■ **Collected data entries**
[Start of section]
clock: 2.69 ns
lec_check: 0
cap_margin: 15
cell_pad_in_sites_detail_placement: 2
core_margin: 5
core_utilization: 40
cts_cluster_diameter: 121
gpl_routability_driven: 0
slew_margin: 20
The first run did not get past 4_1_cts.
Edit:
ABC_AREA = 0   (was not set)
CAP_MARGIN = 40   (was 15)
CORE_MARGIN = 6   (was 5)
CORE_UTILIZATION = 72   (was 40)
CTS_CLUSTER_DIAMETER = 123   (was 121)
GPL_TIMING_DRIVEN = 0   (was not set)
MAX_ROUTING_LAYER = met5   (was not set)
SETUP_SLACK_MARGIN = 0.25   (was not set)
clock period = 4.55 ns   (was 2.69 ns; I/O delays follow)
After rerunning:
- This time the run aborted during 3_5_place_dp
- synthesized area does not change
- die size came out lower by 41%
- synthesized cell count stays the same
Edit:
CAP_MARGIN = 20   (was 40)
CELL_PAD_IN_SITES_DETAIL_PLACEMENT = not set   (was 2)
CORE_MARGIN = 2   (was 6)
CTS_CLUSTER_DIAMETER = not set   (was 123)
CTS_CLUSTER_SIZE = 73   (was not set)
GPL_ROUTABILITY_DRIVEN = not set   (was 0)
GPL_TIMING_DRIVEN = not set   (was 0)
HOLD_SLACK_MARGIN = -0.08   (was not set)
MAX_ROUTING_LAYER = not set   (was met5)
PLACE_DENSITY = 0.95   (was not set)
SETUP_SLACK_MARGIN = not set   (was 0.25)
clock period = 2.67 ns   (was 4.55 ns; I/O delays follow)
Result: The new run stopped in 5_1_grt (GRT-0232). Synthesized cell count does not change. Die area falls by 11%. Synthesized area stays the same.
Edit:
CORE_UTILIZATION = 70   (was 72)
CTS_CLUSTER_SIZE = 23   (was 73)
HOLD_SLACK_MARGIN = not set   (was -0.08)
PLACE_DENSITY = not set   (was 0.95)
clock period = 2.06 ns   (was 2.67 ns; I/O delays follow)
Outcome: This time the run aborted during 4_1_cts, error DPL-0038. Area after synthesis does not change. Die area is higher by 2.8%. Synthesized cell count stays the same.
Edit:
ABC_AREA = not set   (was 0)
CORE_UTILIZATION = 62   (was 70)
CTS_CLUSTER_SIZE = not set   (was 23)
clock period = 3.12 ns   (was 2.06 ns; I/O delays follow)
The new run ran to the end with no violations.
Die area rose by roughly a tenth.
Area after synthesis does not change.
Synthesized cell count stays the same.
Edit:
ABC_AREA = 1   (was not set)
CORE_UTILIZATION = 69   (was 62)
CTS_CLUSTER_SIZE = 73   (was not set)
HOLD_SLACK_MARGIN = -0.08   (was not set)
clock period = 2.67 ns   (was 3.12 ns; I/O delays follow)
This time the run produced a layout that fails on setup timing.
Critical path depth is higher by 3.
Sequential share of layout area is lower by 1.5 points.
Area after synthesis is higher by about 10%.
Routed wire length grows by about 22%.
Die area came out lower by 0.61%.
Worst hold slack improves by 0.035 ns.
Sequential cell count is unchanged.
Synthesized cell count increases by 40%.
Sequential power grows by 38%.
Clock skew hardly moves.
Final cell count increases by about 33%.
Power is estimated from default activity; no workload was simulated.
[End of section]
■ **Exercise prompt**
Search the entries above for the string "does". Copy each line that holds it.

■ **Exercise answer**
- synthesized area does not change
Result: The new run stopped in 5_1_grt (GRT-0232). Synthesized cell count does not change. Die area falls by 11%. Synthesized area stays the same.
Outcome: This time the run aborted during 4_1_cts, error DPL-0038. Area after synthesis does not change. Die area is higher by 2.8%. Synthesized cell count stays the same.
Area after synthesis does not change.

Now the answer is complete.